He Comes

As Messiah, Jesus of Nazareth comes each time in victory, ultimately victory over death and sin (Judges 5:1-5; Isaiah 19:1; Mormon 7:5). He comes as king, rightful ruler of the world and its inhabitants (Deuteronomy 33:2-5; Alma 5:50). But more than anything else, he comes always as the Messiah of peace (shalom) (Zechariah 9:9-10; Helaman 5:47; 2 Nephi 26:9; 3 Nephi 22:7-13;). More than the absence of war, shalom means wholeness and harmony. Christians wait patiently, expectantly, and firmly for the victory of the king who brings wholeness and harmony to individual lives and to the world.

The harmonious wholeness for which we wait is not to be understood as something confined to discrete events, two in the past and one yet to come. It is also central to the life of anyone who hears the message of the gospel: "the Lord is nigh" (Doctrine & Covenants 1:12, 35-36). To preach that the Lord is nigh is not only to warn people that the end of the world is soon to come—soon, on some time scale to which we are not privy. More than that, to preach the gospel is to preach that the revelation of shalom is near in both space and time, whatever the timing of the Second Coming. The preaching of the gospel directs us to look for what is already near us, and if we look we will see and hear. The kingdom is not something distant. It is at hand—around us, with us, before us—though when we do not hear the gospel we are deaf to the presence of the kingdom.
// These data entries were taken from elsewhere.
### config.mk
export PLATFORM = sky130hd
export DESIGN_NAME = timer_time_base
export DESIGN_NICKNAME = d
export VERILOG_FILES = /design/src/timer_time_base_pkg.sv /design/src/timer_time_base.sv
export SDC_FILE = /design/constraint.sdc
export NUM_CORES = 1
export LEC_CHECK = 0
export BUFFER_PORTS_ARGS = -buffer_cell sky130_fd_sc_hd__buf_2
export CAP_MARGIN = 10
export CORE_MARGIN = 3
export CORE_UTILIZATION = 60
export CTS_BUF_LIST = sky130_fd_sc_hd__clkbuf_8
export DETAILED_ROUTE_END_ITERATION = 16
export PLACE_DENSITY = 0.87
export SLEW_MARGIN = 20
export SYNTH_ARGS = -nofsm -noshare
export SYNTH_HDL_FRONTEND = slang
export SYNTH_SLANG_ARGS = --single-unit
### constraint.sdc
create_clock -name ref_clk -period 6.97 [get_ports ref_clk]
set_clock_uncertainty 0.05 [all_clocks]
set_input_delay 1.394 -clock ref_clk [delete_from_list [all_inputs] [get_ports ref_clk]]
set_output_delay 1.394 -clock ref_clk [all_outputs]
set_load 0.005 [all_outputs]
The kingdom is revealed, first of all, to and in us when we accept the reign of the Lord. Latter-day Saints believe they do that when they are baptized, and they explicitly profess to do so when they eat the elements of the Sacrament, the Eucharist (Moroni 4:3; 5:2). But that revelation of the kingdom is not once and for all. We must continue to hope for it, await it. To do that is to hope and long for the wholeness and harmony of the reign of God, something we must continue to enact even as we work for its further enactment.
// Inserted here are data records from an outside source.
===== src/logic/mtfe_pkg.sv =====
`default_nettype none
package mtfe_pkg;
  localparam logic [7:0] MTFE_CTRL_OFS = 8'h00;
  localparam logic [7:0] MTFE_WMARK_OFS = 8'h04;
  localparam logic [7:0] MTFE_STATUS_OFS = 8'h08;
  localparam logic [7:0] MTFE_TXLAST_OFS = 8'h0c;
  localparam int MTFE_ST_COLLISION_TEST_ERROR = 0;
  localparam int MTFE_ST_ERR = 1;
  localparam logic [6:0] MTFE_CTRL_RST = 7'h00;
  localparam logic [5:0] MTFE_WM_RST = 6'h28;
  localparam int MTFE_CLK_NS = 40;
  localparam int MTFE_BIT_NS = 100;
  localparam logic [6:0] MTFE_CLK_STEP = 7'(MTFE_CLK_NS);
  localparam logic [6:0] MTFE_BIT_STEP = 7'(MTFE_BIT_NS);
  localparam logic [7:0] MTFE_DEPTH = 8'h80;
  localparam logic [10:0] MTFE_PRE_LAST = 11'd63;
  localparam logic [10:0] MTFE_SFD_TAIL = 11'd62;
  localparam logic [10:0] MTFE_PAD_LAST = 11'd543;
  localparam logic [10:0] MTFE_SLOT_BITS = 11'd512;
  localparam logic [8:0] MTFE_FCS_LAST = 9'd31;
  localparam logic [8:0] MTFE_JAM_LAST = 9'd31;
  localparam logic [8:0] MTFE_SQE_LAST = 9'd39;
  localparam logic [8:0] MTFE_SLOT_LAST = 9'd511;
  localparam logic [4:0] MTFE_LAST_TRY = 5'd15;
  localparam logic [4:0] MTFE_BO_LIMIT = 5'd10;
  localparam logic [6:0] MTFE_LOCK_BYTES = 7'd64;
  localparam logic [31:0] MTFE_CRC_POLY = 32'h04c11db7;
  localparam logic [31:0] MTFE_CRC_INIT = 32'hffffffff;
  localparam logic [15:0] MTFE_LFSR_SEED = 16'hace1;
  localparam logic [7:0] MTFE_TXSP_BYTES [4] = '{8'h04, 8'h10, 8'h40, 8'h70};
  localparam logic [7:0] MTFE_TXFW_FREE [4] = '{8'h10, 8'h20, 8'h40, 8'h60};
  localparam logic [7:0] MTFE_RXFW_BYTES [4] = '{8'h10, 8'h20, 8'h40, 8'h70};

  typedef enum logic [3:0] {
    MTFE_IDLE = 4'b0000, MTFE_PRE = 4'b0001, MTFE_DATA = 4'b0010,
    MTFE_PAD = 4'b0011, MTFE_FCS = 4'b0100, MTFE_JAM = 4'b0101,
    MTFE_BACK = 4'b0110, MTFE_SKIP = 4'b0111, MTFE_SQE = 4'b1000,
    MTFE_DONE = 4'b1001
  } mtfe_state_e;

  typedef struct packed {
    logic crc_add;
    logic buf_end;
    logic eop;
    logic sop;
    logic [7:0] data;
  } mtfe_txent_s;

  typedef struct packed {
    logic retry_error;
    logic carrier_loss;
    logic late_collision;
    logic underflow;
    logic [4:0] attempts;
  } mtfe_dstat_s;

  typedef struct packed {
    logic tp_mode;
    logic bcast_disable;
    logic rx_strip_enable;
    logic promiscuous_enable;
    logic retry_disable;
    logic tx_crc_disable;
    logic auto_pad_enable;
  } mtfe_ctrl_s;
endpackage
`default_nettype wire


===== src/logic/mtfe_tx_engine.sv =====
// Implementation choices: the AHB-Lite register port and the register addresses.
`timescale 1ns/1ns
`default_nettype none
module mtfe_tx_engine
  import mtfe_pkg::*;
(
  // clock and reset
  input wire logic hclk,
  input wire logic hresetn,
  // ahb-lite slave
  input wire logic hsel,
  input wire logic [31:0] haddr,
  input wire logic [1:0] htrans,
  input wire logic hwrite,
  input wire logic [2:0] hsize,
  input wire logic [31:0] hwdata,
  input wire logic hready,
  output logic hreadyout,
  output logic hresp,
  output logic [31:0] hrdata,
  // transmit fifo fill from buffer manager
  input wire mtfe_txent_s tx_in,
  input wire logic tx_in_valid,
  output logic tx_in_ready,
  output logic tx_data_request,
  // descriptor write-back
  output mtfe_dstat_s desc_status,
  output logic desc_status_we,
  output logic desc_own_release,
  // medium
  output logic tx_en,
  output logic tx_data,
  input wire logic col,
  input wire logic crs,
  input wire logic jabber,
  input wire logic link_fail,
  // receive side controls
  input wire logic rx_min_ok,
  input wire logic rx_addr_match,
  input wire logic rx_broadcast,
  input wire logic [7:0] rx_fifo_level,
  output logic rx_accept,
  output logic rx_dma_start,
  output logic rx_strip_on
);

  ////////////////////////////////////////////////////////////////////////
  mtfe_state_e st_r, st_nxt;
  mtfe_ctrl_s ctrl_r;
  mtfe_txent_s mem [128];
  mtfe_txent_s cur_r;
  mtfe_dstat_s dstat_r;
  logic [5:0] wm_r;
  logic [6:0] acc_r;
  logic [7:0] wr_r, rd_r, fs_r, frames_r;
  logic [10:0] tx_bits_r;
  logic [8:0] cnt_r;
  logic [2:0] bi_r;
  logic [7:0] sh_r;
  logic [31:0] crc_r;
  logic [15:0] lfsr_r;
  logic [9:0] slots_r;
  logic [6:0] bytes_r;
  logic [4:0] att_r;
  logic lock_r, eop_rd_r, add_r, late_r, retry_error_flag_r, uflow_r;
  logic seen_r, lost_r, tpl_r, sqe_seen_r, collision_test_error_r, err_r;
  logic txd_r, ten_r, we_r, rel_r;
  logic dp_wr_r;
  logic [7:0] dp_addr_r;
  logic [31:0] hrdata_r;
  logic load;

  ////////////////////////////////////////////////////////////////////////
  // bit-time enable: 10 Mb/s from 25 MHz, two enables every five clocks
  wire [6:0] acc_sum = acc_r + MTFE_CLK_STEP;
  wire bit_en = acc_sum >= MTFE_BIT_STEP;
  always_ff @(posedge hclk or negedge hresetn) begin
    if (!hresetn) begin
      acc_r <= 7'h00;
    end else begin
      acc_r <= bit_en ? 7'(acc_sum - MTFE_BIT_STEP) : acc_sum;
    end
  end

  ////////////////////////////////////////////////////////////////////////
  // transmit fifo; writes stay behind fs_r until the frame is locked
  wire [7:0] prot = lock_r ? rd_r : fs_r;
  wire [7:0] used = wr_r - prot;
  wire [7:0] free = MTFE_DEPTH - used;
  wire [7:0] avail = wr_r - rd_r;
  wire empty = avail == 8'h00;
  wire wr_fire = tx_in_valid & tx_in_ready;
  wire mtfe_txent_s ent = mem[rd_r[6:0]];
  assign tx_in_ready = free != 8'h00;
  assign tx_data_request = free >= MTFE_TXFW_FREE[wm_r[1:0]];
  wire start_ok = !empty && (frames_r != 8'h00
    || avail >= MTFE_TXSP_BYTES[wm_r[3:2]]);

  always_ff @(posedge hclk) begin
    if (wr_fire) begin
      mem[wr_r[6:0]] <= tx_in;
    end
  end

  ////////////////////////////////////////////////////////////////////////
  wire sending = st_r == MTFE_PRE || st_r == MTFE_DATA
    || st_r == MTFE_PAD || st_r == MTFE_FCS;
  wire col_hit = col & sending;
  wire early = tx_bits_r < MTFE_SLOT_BITS;
  wire give_up = ctrl_r.retry_disable || att_r == MTFE_LAST_TRY;
  wire byte_end = bit_en && bi_r == 3'h7;
  wire pre_end = bit_en && tx_bits_r == MTFE_PRE_LAST;
  wire need_pad = ctrl_r.auto_pad_enable && tx_bits_r < MTFE_PAD_LAST;
  wire fcs_on = ctrl_r.auto_pad_enable || !ctrl_r.tx_crc_disable || add_r;
  wire rewind = st_r == MTFE_JAM && st_nxt == MTFE_BACK;
  wire enter_pre = st_nxt == MTFE_PRE && st_r != MTFE_PRE;
  wire new_frame = st_r == MTFE_IDLE && start_ok;
  wire done = st_r == MTFE_DONE;
  wire carrier_loss_error = ctrl_r.tp_mode ? tpl_r : (!seen_r || lost_r);
  wire sqe_end = st_r == MTFE_SQE && st_nxt == MTFE_DONE;
  wire collision_test_error_set = sqe_end
    && (ctrl_r.tp_mode ? link_fail : !(sqe_seen_r || col));
  wire frame_err = retry_error_flag_r | late_r | uflow_r | carrier_loss_error;
  wire [3:0] bo_k = att_r > MTFE_BO_LIMIT ? MTFE_BO_LIMIT[3:0] : att_r[3:0];
  wire [10:0] bo_one = 11'h001 << bo_k;
  wire [9:0] bo_mask = 10'(bo_one - 11'h001);
  wire crc_fb = crc_r[31] ^ sh_r[0];
  wire pad_fb = crc_r[31];

  logic bit_val;
  always_comb begin
    case (st_r)
      MTFE_PRE: bit_val = !tx_bits_r[0] || tx_bits_r >= MTFE_SFD_TAIL;
      MTFE_DATA: bit_val = sh_r[0];
      MTFE_PAD: bit_val = 1'b0;
      MTFE_FCS: bit_val = !crc_r[31];
      MTFE_JAM: bit_val = tx_bits_r[0];
      default: bit_val = 1'b0;
    endcase
  end

  ////////////////////////////////////////////////////////////////////////
  always_comb begin
    st_nxt = st_r;
    load = 1'b0;
    case (st_r)
      MTFE_IDLE: begin
        if (start_ok) begin
          st_nxt = MTFE_PRE;
        end
      end
      MTFE_PRE: begin
        if (col) begin
          st_nxt = MTFE_JAM;
        end else if (pre_end) begin
          load = !empty;
          st_nxt = empty ? MTFE_SKIP : MTFE_DATA;
        end
      end
      MTFE_DATA: begin
        if (col) begin
          st_nxt = MTFE_JAM;
        end else if (byte_end) begin
          if (cur_r.eop) begin
            st_nxt = need_pad ? MTFE_PAD : (fcs_on ? MTFE_FCS : MTFE_SQE);
          end else if (empty) begin
            st_nxt = MTFE_SKIP;
          end else begin
            load = 1'b1;
          end
        end
      end
      MTFE_PAD: begin
        if (col) begin
          st_nxt = MTFE_JAM;
        end else if (byte_end && tx_bits_r == MTFE_PAD_LAST) begin
          st_nxt = MTFE_FCS;
        end
      end
      MTFE_FCS: begin
        if (col) begin
          st_nxt = MTFE_JAM;
        end else if (bit_en && cnt_r == MTFE_FCS_LAST) begin
          st_nxt = MTFE_SQE;
        end
      end
      MTFE_JAM: begin
        if (bit_en && cnt_r == MTFE_JAM_LAST) begin
          st_nxt = (late_r || retry_error_flag_r) ? MTFE_SKIP : MTFE_BACK;
        end
      end
      MTFE_BACK: begin
        if (slots_r == 10'h000) begin
          st_nxt = MTFE_PRE;
        end
      end
      MTFE_SKIP: begin
        if (eop_rd_r) begin
          st_nxt = MTFE_DONE;
        end else begin
          load = !empty;
        end
      end
      MTFE_SQE: begin
        if (bit_en && cnt_r == MTFE_SQE_LAST) begin
          st_nxt = MTFE_DONE;
        end
      end
      MTFE_DONE: st_nxt = MTFE_IDLE;
      default: st_nxt = MTFE_IDLE;
    endcase
  end

  ////////////////////////////////////////////////////////////////////////
  wire counting = st_r == MTFE_FCS || st_r == MTFE_JAM
    || st_r == MTFE_BACK || st_r == MTFE_SQE;
  always_ff @(posedge hclk or negedge hresetn) begin
    if (!hresetn) begin
      st_r <= MTFE_IDLE;
      cnt_r <= 9'h000;
    end else begin
      st_r <= st_nxt;
      cnt_r <= (st_nxt != st_r) ? 9'h000 : (bit_en && counting) ? 9'(cnt_r + 9'h001) : cnt_r;
    end
  end

  always_ff @(posedge hclk or negedge hresetn) begin
    if (!hresetn) begin
      tx_bits_r <= 11'h000;
      bi_r <= 3'h0;
      sh_r <= 8'h00;
      cur_r <= '0;
    end else begin
      if (enter_pre) begin
        tx_bits_r <= 11'h000;
      end else if (bit_en && (sending || st_r == MTFE_JAM) && tx_bits_r != 11'h7ff) begin
        tx_bits_r <= 11'(tx_bits_r + 11'h001);
      end
      bi_r <= (st_r == MTFE_DATA || st_r == MTFE_PAD) ? 3'(bi_r + {2'h0, bit_en}) : 3'h0;
      if (load) begin
        sh_r <= ent.data;
        cur_r <= ent;
      end else if (bit_en && st_r == MTFE_DATA) begin
        sh_r <= {1'b0, sh_r[7:1]};
      end
    end
  end

  // pointers and frame protection
  always_ff @(posedge hclk or negedge hresetn) begin
    if (!hresetn) begin
      wr_r <= 8'h00;
      rd_r <= 8'h00;
      fs_r <= 8'h00;
      frames_r <= 8'h00;
      lock_r <= 1'b0;
      bytes_r <= 7'h00;
      eop_rd_r <= 1'b0;
      add_r <= 1'b0;
    end else begin
      if (wr_fire) begin
        wr_r <= 8'(wr_r + 8'h01);
      end
      frames_r <= 8'(frames_r + {7'h00, wr_fire & tx_in.eop} - {7'h00, done});
      if (rewind) begin
        rd_r <= fs_r;
      end else if (load) begin
        rd_r <= 8'(rd_r + 8'h01);
      end
      if (done) begin
        fs_r <= rd_r;
      end
      // hold a frame's head until 64 bytes have been loaded; a skip frees it at once
      if (done || rewind) begin
        lock_r <= 1'b0;
        bytes_r <= 7'h00;
      end else if (st_r == MTFE_SKIP || bytes_r == MTFE_LOCK_BYTES) begin
        lock_r <= 1'b1;
      end else if (load) begin
        bytes_r <= 7'(bytes_r + 7'h01);
      end
      if (done || rewind) begin
        eop_rd_r <= 1'b0;
      end else if (load && ent.eop) begin
        eop_rd_r <= 1'b1;
      end
      if (load && ent.sop) begin
        add_r <= ent.crc_add;
      end
    end
  end

  // attempts, frame error flags, backoff
  always_ff @(posedge hclk or negedge hresetn) begin
    if (!hresetn) begin
      att_r <= 5'h00;
      late_r <= 1'b0;
      retry_error_flag_r <= 1'b0;
      uflow_r <= 1'b0;
      slots_r <= 10'h000;
      lfsr_r <= MTFE_LFSR_SEED;
    end else begin
      lfsr_r <= {lfsr_r[14:0], lfsr_r[15] ^ lfsr_r[13] ^ lfsr_r[12] ^ lfsr_r[10]};
      if (new_frame) begin
        att_r <= 5'h00;
        late_r <= 1'b0;
        retry_error_flag_r <= 1'b0;
        uflow_r <= 1'b0;
      end else begin
        if (col_hit && early) begin
          att_r <= 5'(att_r + 5'h01);
          retry_error_flag_r <= retry_error_flag_r | give_up;
        end
        late_r <= late_r | (col_hit & !early);
        // only a starved preamble or data byte is an underflow, not a jam drain
        uflow_r <= uflow_r | ((st_r == MTFE_PRE || st_r == MTFE_DATA) && st_nxt == MTFE_SKIP && !col);
      end
      if (rewind) begin
        slots_r <= lfsr_r[9:0] & bo_mask;
      end else if (st_r == MTFE_BACK && bit_en && cnt_r == MTFE_SLOT_LAST) begin
        slots_r <= 10'(slots_r - 10'h001);
      end
    end
  end

  // crc: shifted msb-first, so the remainder leaves bit 31 first
  always_ff @(posedge hclk or negedge hresetn) begin
    if (!hresetn) begin
      crc_r <= MTFE_CRC_INIT;
    end else if (enter_pre) begin
      crc_r <= MTFE_CRC_INIT;
    end else if (bit_en && st_r == MTFE_DATA) begin
      crc_r <= {crc_r[30:0], 1'b0} ^ (crc_fb ? MTFE_CRC_POLY : 32'h00000000);
    end else if (bit_en && st_r == MTFE_PAD) begin
      crc_r <= {crc_r[30:0], 1'b0} ^ (pad_fb ? MTFE_CRC_POLY : 32'h00000000);
    end else if (bit_en && st_r == MTFE_FCS) begin
      crc_r <= {crc_r[30:0], 1'b1};
    end
  end

  // carrier supervision and collision pair test
  always_ff @(posedge hclk or negedge hresetn) begin
    if (!hresetn) begin
      seen_r <= 1'b0;
      lost_r <= 1'b0;
      tpl_r <= 1'b0;
      sqe_seen_r <= 1'b0;
    end else begin
      if (enter_pre) begin
        seen_r <= 1'b0;
        lost_r <= 1'b0;
        tpl_r <= 1'b0;
      end else if (sending) begin
        seen_r <= seen_r | crs;
        lost_r <= lost_r | (seen_r & !crs);
        tpl_r <= tpl_r | jabber | link_fail;
      end
      sqe_seen_r <= st_r == MTFE_SQE && (sqe_seen_r || col);
    end
  end

  // medium pins and descriptor write-back
  always_ff @(posedge hclk or negedge hresetn) begin
    if (!hresetn) begin
      txd_r <= 1'b0;
      ten_r <= 1'b0;
      we_r <= 1'b0;
      rel_r <= 1'b0;
      dstat_r <= '0;
    end else begin
      if (bit_en) begin
        txd_r <= bit_val;
        ten_r <= sending || st_r == MTFE_JAM;
      end
      we_r <= done;
      rel_r <= st_r == MTFE_SKIP && load && ent.buf_end && !ent.sop;
      if (done) begin
        dstat_r <= '{retry_error: retry_error_flag_r, carrier_loss: carrier_loss_error, late_collision: late_r,
          underflow: uflow_r, attempts: att_r};
      end
    end
  end
  assign tx_data = txd_r;
  assign tx_en = ten_r;
  assign desc_status = dstat_r;
  assign desc_status_we = we_r;
  assign desc_own_release = rel_r;

  ////////////////////////////////////////////////////////////////////////
  // ahb-lite slave: zero wait states, registered read data
  wire ap = hsel & htrans[1] & hready;
  wire w_ctrl = dp_wr_r && dp_addr_r == MTFE_CTRL_OFS;
  wire w_wm = dp_wr_r && dp_addr_r == MTFE_WMARK_OFS;
  wire w_st = dp_wr_r && dp_addr_r == MTFE_STATUS_OFS;
  wire [31:0] st_word = {24'h000000, st_r, 2'b00, err_r, collision_test_error_r};
  wire [31:0] rd_val = haddr[7:0] == MTFE_CTRL_OFS ? {25'h0000000, ctrl_r}
    : haddr[7:0] == MTFE_WMARK_OFS ? {26'h0000000, wm_r}
    : haddr[7:0] == MTFE_STATUS_OFS ? st_word
    : haddr[7:0] == MTFE_TXLAST_OFS ? {23'h000000, dstat_r}
    : 32'h00000000;

  always_ff @(posedge hclk or negedge hresetn) begin
    if (!hresetn) begin
      dp_wr_r <= 1'b0;
      dp_addr_r <= 8'h00;
      hrdata_r <= 32'h00000000;
    end else begin
      if (hready) begin
        dp_wr_r <= ap & hwrite;
        dp_addr_r <= haddr[7:0];
      end
      if (ap && !hwrite) begin
        hrdata_r <= rd_val;
      end
    end
  end

  always_ff @(posedge hclk or negedge hresetn) begin
    if (!hresetn) begin
      ctrl_r <= MTFE_CTRL_RST;
      wm_r <= MTFE_WM_RST;
      collision_test_error_r <= 1'b0;
      err_r <= 1'b0;
    end else begin
      if (w_ctrl) begin
        ctrl_r <= hwdata[6:0];
      end
      if (w_wm) begin
        wm_r <= hwdata[5:0];
      end
      // set wins over a write-one clear in the same cycle
      collision_test_error_r <= collision_test_error_set | (collision_test_error_r & !(w_st & hwdata[MTFE_ST_COLLISION_TEST_ERROR]));
      err_r <= collision_test_error_set | (done & frame_err)
        | (err_r & !(w_st & hwdata[MTFE_ST_ERR]));
    end
  end
  assign hreadyout = 1'b1;
  assign hresp = 1'b0;
  assign hrdata = hrdata_r;

  ////////////////////////////////////////////////////////////////////////
  // receive programming
  assign rx_accept = rx_min_ok & (ctrl_r.promiscuous_enable
    | rx_addr_match | (rx_broadcast & !ctrl_r.bcast_disable));
  assign rx_dma_start = rx_fifo_level >= MTFE_RXFW_BYTES[wm_r[5:4]];
  assign rx_strip_on = ctrl_r.rx_strip_enable;
endmodule // mtfe_tx_engine
`default_nettype wire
To accept the call to wait patiently and contemplatively on the revelation of Jesus Christ is to live in the world differently than we would without that revelation. Unfortunately, though, the temptation to live as if there has been and will be no revelation of the Messiah is stronger than we usually recognize. We give into it more often than we know and need to watch against doing so. Seeing the sunset from my office window overlooking the valley and the lake, it is not so difficult to remember that I live in a world given by the Lord and into which he has come and will return. But reading an article on the latest discoveries in a science or standing in line at the tire store waiting to buy new tires or preparing lunch for my visiting grandchildren, I tend to live in the world in the same way I would were I not patiently waiting the Lord's reign. I am not waiting, patiently or otherwise, if my waiting makes no difference to the way that I find myself and take up my life in the world. But neither is it true that Christian life is life in which Christ has been fully revealed and nothing remains to be done. We are, after all, still in the time of this world, the time between his First Coming and his Second.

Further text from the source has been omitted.